Over production will wreck havoc on solar module makers in the next three years, with some firms forced to exit the market.

The amount of excess solar cell production capacity reached 5.2 GW in 2009, or about half of anticipated 2010 sales
This fallout is the result of many factors. Sinking demand due to last year’s recession pushed many manufacturers to sharply cut prices. The lower pricing hurt profits. At the same time, key cuts in feed-in tariffs (Spain last year and Germany, Italy, France and the Czech Republic this year) reined in growth expectations, with sales slowing again later this year.
But the gap between production and demand is the big challenge for the industry and one that will continue for three years or more as healthy companies add factories and weak ones find they can no longer fill theirs.
Johnanna Schmidtke, an analyst at Lux Research, estimates the excess capacity reached 5.2 GW at the end of 2009 – or the equivalent of roughly half of all 2010 sales.
This massive over supply will force second-tier producers to begin to idle factories late this year and eventually shut them down. Among the most vulnerable are Perfectenergy of China, Sunfilm of Germany, Solland of Holland and Malibu of the U.S., says Schmidtke.
Others will be forced to outsource manufacturing to cut costs. Candidates include SolarWorld, Q-Cells and Evergreen Solar, says Schmidtke.

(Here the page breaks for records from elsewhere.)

File: config.mk
export PLATFORM = sky130hd
export DESIGN_NAME = rm_lane_release_flat
export DESIGN_NICKNAME = d
export VERILOG_FILES = /design/src/rtl/rm_lane_release_if.sv /design/src/rtl/rm_lane_release.sv /design/src/flat_wrapper.sv
export SDC_FILE = /design/constraint.sdc
export NUM_CORES = 1
export LEC_CHECK = 0
export CELL_PAD_IN_SITES_DETAIL_PLACEMENT = 1
export CELL_PAD_IN_SITES_GLOBAL_PLACEMENT = 1
export CORE_MARGIN = 10
export CORE_UTILIZATION = 45
export CTS_CLUSTER_SIZE = 28
export DETAILED_ROUTE_END_ITERATION = 10
export HOLD_SLACK_MARGIN = 0.02
export MAX_ROUTING_LAYER = met4
export PLACE_DENSITY = 0.8
export SETUP_SLACK_MARGIN = 0.3
export SLEW_MARGIN = 5
export SYNTH_ARGS = -nofsm -noshare
export SYNTH_HDL_FRONTEND = slang
export SYNTH_SLANG_ARGS = --single-unit
File: constraint.sdc
create_clock -name clk_i -period 7.35 [get_ports clk_i]
set_clock_uncertainty 0.1 [all_clocks]
set_input_delay 0.735 -clock clk_i [delete_from_list [all_inputs] [get_ports clk_i]]
set_output_delay 0.735 -clock clk_i [all_outputs]
set_load 0.05 [all_outputs]
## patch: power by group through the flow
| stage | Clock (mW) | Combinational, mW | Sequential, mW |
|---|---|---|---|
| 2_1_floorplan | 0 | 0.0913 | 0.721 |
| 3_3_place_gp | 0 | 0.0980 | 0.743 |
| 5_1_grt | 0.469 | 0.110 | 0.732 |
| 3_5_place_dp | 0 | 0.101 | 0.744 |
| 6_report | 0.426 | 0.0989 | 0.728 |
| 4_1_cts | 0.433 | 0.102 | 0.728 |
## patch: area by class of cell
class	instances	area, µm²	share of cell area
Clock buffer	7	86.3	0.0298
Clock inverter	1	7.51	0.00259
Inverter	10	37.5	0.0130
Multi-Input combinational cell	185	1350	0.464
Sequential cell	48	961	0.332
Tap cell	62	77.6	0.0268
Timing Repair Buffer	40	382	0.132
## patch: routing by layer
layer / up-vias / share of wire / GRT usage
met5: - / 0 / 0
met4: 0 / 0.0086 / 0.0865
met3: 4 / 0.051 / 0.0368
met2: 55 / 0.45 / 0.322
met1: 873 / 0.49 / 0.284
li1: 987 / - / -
<file path="config.mk">
export PLATFORM = sky130hd
export DESIGN_NAME = lenet_frame_scheduler
export DESIGN_NICKNAME = d
export VERILOG_FILES = /design/src/rtl/lenet_sched_pkg.sv /design/src/rtl/lenet_frame_scheduler.sv
export SDC_FILE = /design/constraint.sdc
export NUM_CORES = 1
export LEC_CHECK = 0
export BUFFER_PORTS_ARGS = -buffer_cell sky130_fd_sc_hd__buf_2
export CAP_MARGIN = 25
export CORE_MARGIN = 2
export CORE_UTILIZATION = 57
export CTS_CLUSTER_SIZE = 14
export DETAILED_ROUTE_END_ITERATION = 8
export PLACE_DENSITY_LB_ADDON = 0.25
export SYNTH_ARGS = -nofsm -noshare
export SYNTH_HDL_FRONTEND = slang
export SYNTH_SLANG_ARGS = --single-unit
</file>
<file path="constraint.sdc">
create_clock -name clk -period 2.1 [get_ports clk]
set_input_delay 0.42 -clock clk [delete_from_list [all_inputs] [get_ports clk]]
set_output_delay 0.42 -clock clk [all_outputs]
set_load 0.02 [all_outputs]
</file>
<file path="src/rtl/lenet_sched_pkg.sv">
// Shared types for the LeNet ping-pong frame scheduler.
//   buf_state_t  : lifecycle of one frame buffer
//   ctrl_state_t : LeNet-side control FSM
//   NUM_BUF      : number of frame buffers (ping-pong pair)
package lenet_sched_pkg;

    typedef enum logic [1:0] {
        FREE,
        FILLING,
        FULL,
        BUSY
    } buf_state_t;

    typedef enum logic {
        IDLE,
        RUN
    } ctrl_state_t;

    localparam int unsigned NUM_BUF = 2;

endpackage

</file>
<file path="src/rtl/lenet_frame_scheduler.sv">
// Ping-pong frame scheduler between the ov7670 capture path and the LeNet accelerator.
// Capture fills one buffer while LeNet classifies the other; the oldest completed
// frame is always handed to LeNet first.
//
// Ports:
//   clk, rst       : clock, synchronous active-high reset
//   enable         : allow buffer claims and lenet_go
//   frame_start    : capture begins a frame (pulse)
//   frame_done     : capture finished a frame (pulse)
//   wr_allow       : capture may write into wr_buf
//   wr_buf         : buffer index capture writes
//   lenet_ready    : LeNet idle (level)
//   lenet_done     : LeNet finished (pulse), lenet_result valid with it
//   lenet_go       : one-cycle start pulse to LeNet
//   rd_buf         : buffer index LeNet reads, stable from go until done/timeout
//   result         : last captured class
//   result_valid   : one-cycle pulse when result updates
//   drop_cnt       : dropped/aborted frames, saturating
//   timeout_err    : sticky watchdog expiry flag
module lenet_frame_scheduler
    import lenet_sched_pkg::*;
#(
    parameter int unsigned RESULT_W = 4,
    parameter int unsigned TIMEOUT  = 1000000,
    parameter int unsigned DROP_W   = 8
) (
    input  logic                clk,
    input  logic                rst,
    input  logic                enable,
    input  logic                frame_start,
    input  logic                frame_done,
    output logic                wr_allow,
    output logic                wr_buf,
    input  logic                lenet_ready,
    input  logic                lenet_done,
    input  logic [RESULT_W-1:0] lenet_result,
    output logic                lenet_go,
    output logic                rd_buf,
    output logic [RESULT_W-1:0] result,
    output logic                result_valid,
    output logic [DROP_W-1:0]   drop_cnt,
    output logic                timeout_err
);

    localparam int unsigned WD_W = (TIMEOUT == 0) ? 1 : $clog2(TIMEOUT + 1);
    // Watchdog value on the cycle before it would reach TIMEOUT.
    localparam logic [WD_W-1:0] WD_LAST = WD_W'(TIMEOUT - 1);

    buf_state_t          buf_q [NUM_BUF];
    buf_state_t          buf_d [NUM_BUF];
    ctrl_state_t         ctrl_q, ctrl_d;
    logic                wr_buf_q, wr_buf_d;
    logic                wr_allow_q, wr_allow_d;
    logic                rd_buf_q, rd_buf_d;
    logic                go_q, go_d;
    logic [RESULT_W-1:0] result_q, result_d;
    logic                rv_q, rv_d;
    logic [DROP_W-1:0]   drop_q, drop_d;
    logic                terr_q, terr_d;
    logic [WD_W-1:0]     wdog_q, wdog_d;
    logic                oldest_q, oldest_d;

    logic                sel;
    logic                done_fill;
    logic                drop;
    buf_state_t          cur_st;

    always_comb begin
        buf_d      = buf_q;
        ctrl_d     = ctrl_q;
        wr_buf_d   = wr_buf_q;
        wr_allow_d = wr_allow_q;
        rd_buf_d   = rd_buf_q;
        go_d       = 1'b0;
        result_d   = result_q;
        rv_d       = 1'b0;
        drop_d     = drop_q;
        terr_d     = terr_q;
        wdog_d     = wdog_q;
        oldest_d   = oldest_q;
        sel        = oldest_q;
        done_fill  = 1'b0;
        drop       = 1'b0;
        cur_st     = buf_q[wr_buf_q];

        // LeNet side works only from registered buffer state.
        unique case (ctrl_q)
            IDLE: begin
                if (enable && lenet_ready && (buf_q[0] == FULL || buf_q[1] == FULL)) begin
                    sel          = (buf_q[oldest_q] == FULL) ? oldest_q : ~oldest_q;
                    buf_d[sel]   = BUSY;
                    rd_buf_d     = sel;
                    go_d         = 1'b1;
                    wdog_d       = '0;
                    ctrl_d       = RUN;
                end
            end
            RUN: begin
                if (lenet_done) begin
                    buf_d[rd_buf_q] = FREE;
                    result_d        = lenet_result;
                    rv_d            = 1'b1;
                    ctrl_d          = IDLE;
                    if (buf_q[~rd_buf_q] == FULL) begin
                        oldest_d = ~rd_buf_q;
                    end
                end else if (TIMEOUT != 0) begin
                    if (wdog_q == WD_LAST) begin
                        buf_d[rd_buf_q] = FREE;
                        terr_d          = 1'b1;
                        ctrl_d          = IDLE;
                    end else begin
                        wdog_d = wdog_q + 1'b1;
                    end
                end
            end
        endcase

        // Capture side: frame_done first, then frame_start sees the updated write buffer.
        // A buffer freed by LeNet on this edge is not visible until the next edge.
        if (frame_done && buf_q[wr_buf_q] == FILLING) begin
            done_fill        = 1'b1;
            buf_d[wr_buf_q]  = FULL;
            wr_allow_d       = 1'b0;
            if (buf_q[~wr_buf_q] != FULL) begin
                oldest_d = wr_buf_q;
            end
        end
        cur_st = done_fill ? FULL : buf_q[wr_buf_q];

        if (frame_start && enable) begin
            if (cur_st == FILLING) begin
                // Missing frame_done: restart the same buffer, count the lost frame.
                drop = 1'b1;
            end else if (cur_st == FREE) begin
                buf_d[wr_buf_q] = FILLING;
                wr_allow_d      = 1'b1;
            end else if (buf_q[~wr_buf_q] == FREE) begin
                wr_buf_d         = ~wr_buf_q;
                buf_d[~wr_buf_q] = FILLING;
                wr_allow_d       = 1'b1;
            end else begin
                drop = 1'b1;
            end
        end

        if (drop && drop_q != '1) begin
            drop_d = drop_q + 1'b1;
        end
    end

    always_ff @(posedge clk) begin
        if (rst) begin
            for (int i = 0; i < NUM_BUF; i++) begin
                buf_q[i] <= FREE;
            end
            ctrl_q     <= IDLE;
            wr_buf_q   <= 1'b0;
            wr_allow_q <= 1'b0;
            rd_buf_q   <= 1'b0;
            go_q       <= 1'b0;
            result_q   <= '0;
            rv_q       <= 1'b0;
            drop_q     <= '0;
            terr_q     <= 1'b0;
            wdog_q     <= '0;
            oldest_q   <= 1'b0;
        end else begin
            buf_q      <= buf_d;
            ctrl_q     <= ctrl_d;
            wr_buf_q   <= wr_buf_d;
            wr_allow_q <= wr_allow_d;
            rd_buf_q   <= rd_buf_d;
            go_q       <= go_d;
            result_q   <= result_d;
            rv_q       <= rv_d;
            drop_q     <= drop_d;
            terr_q     <= terr_d;
            wdog_q     <= wdog_d;
            oldest_q   <= oldest_d;
        end
    end

    always_ff @(posedge clk) begin
        if (!rst) begin
            a_one_filling : assert (!(buf_q[0] == FILLING && buf_q[1] == FILLING));
            a_one_busy    : assert (!(buf_q[0] == BUSY && buf_q[1] == BUSY));
            a_bufs_differ : assert (!(wr_allow_q && ctrl_q == RUN && wr_buf_q == rd_buf_q));
        end
    end

    assign wr_allow     = wr_allow_q;
    assign wr_buf       = wr_buf_q;
    assign rd_buf       = rd_buf_q;
    assign lenet_go     = go_q;
    assign result       = result_q;
    assign result_valid = rv_q;
    assign drop_cnt     = drop_q;
    assign timeout_err  = terr_q;

endmodule

</file>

Market leaders such as First Solar, Suntech and SunPower will likely ride through the tough times, but not without feeling cost and margin pressures.
Crystalline silicon and cadmium telluride thin film cells will likely dominate the market in two years, just as they do today. But prices will be lower. As to other thin film technologies (CIGS in particular) there will be fewer companies to vend them.